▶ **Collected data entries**
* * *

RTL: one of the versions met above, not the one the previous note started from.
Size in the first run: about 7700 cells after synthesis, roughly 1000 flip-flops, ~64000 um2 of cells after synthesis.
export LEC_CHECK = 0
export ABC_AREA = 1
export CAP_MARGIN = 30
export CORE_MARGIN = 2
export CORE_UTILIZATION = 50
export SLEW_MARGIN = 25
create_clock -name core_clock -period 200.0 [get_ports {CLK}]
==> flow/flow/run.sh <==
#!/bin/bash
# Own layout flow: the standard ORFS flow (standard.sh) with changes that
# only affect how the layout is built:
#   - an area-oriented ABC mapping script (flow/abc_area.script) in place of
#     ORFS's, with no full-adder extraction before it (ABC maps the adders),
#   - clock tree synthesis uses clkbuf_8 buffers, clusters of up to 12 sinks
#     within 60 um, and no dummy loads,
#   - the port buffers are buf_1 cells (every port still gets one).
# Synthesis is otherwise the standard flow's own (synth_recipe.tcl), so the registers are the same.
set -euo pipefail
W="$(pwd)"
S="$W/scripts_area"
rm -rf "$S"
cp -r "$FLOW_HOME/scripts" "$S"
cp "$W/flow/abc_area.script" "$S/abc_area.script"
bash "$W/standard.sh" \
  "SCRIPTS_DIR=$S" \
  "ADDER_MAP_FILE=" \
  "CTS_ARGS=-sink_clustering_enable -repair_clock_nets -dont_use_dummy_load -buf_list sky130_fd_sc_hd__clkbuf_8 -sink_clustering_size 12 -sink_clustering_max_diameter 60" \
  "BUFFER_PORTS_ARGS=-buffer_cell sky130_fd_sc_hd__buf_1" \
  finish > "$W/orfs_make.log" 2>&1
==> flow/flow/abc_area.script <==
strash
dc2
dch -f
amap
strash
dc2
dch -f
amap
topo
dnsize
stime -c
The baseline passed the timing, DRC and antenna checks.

▶ **WHAT THE TASK ASKS**
Starting at the first line of the records above, please copy every line exactly through the line containing "#!/bin/bash", and stop there.

▶ **OUTPUT OF THE TASK**
* * *

RTL: one of the versions met above, not the one the previous note started from.
Size in the first run: about 7700 cells after synthesis, roughly 1000 flip-flops, ~64000 um2 of cells after synthesis.
export LEC_CHECK = 0
export ABC_AREA = 1
export CAP_MARGIN = 30
export CORE_MARGIN = 2
export CORE_UTILIZATION = 50
export SLEW_MARGIN = 25
create_clock -name core_clock -period 200.0 [get_ports {CLK}]
==> flow/flow/run.sh <==
#!/bin/bash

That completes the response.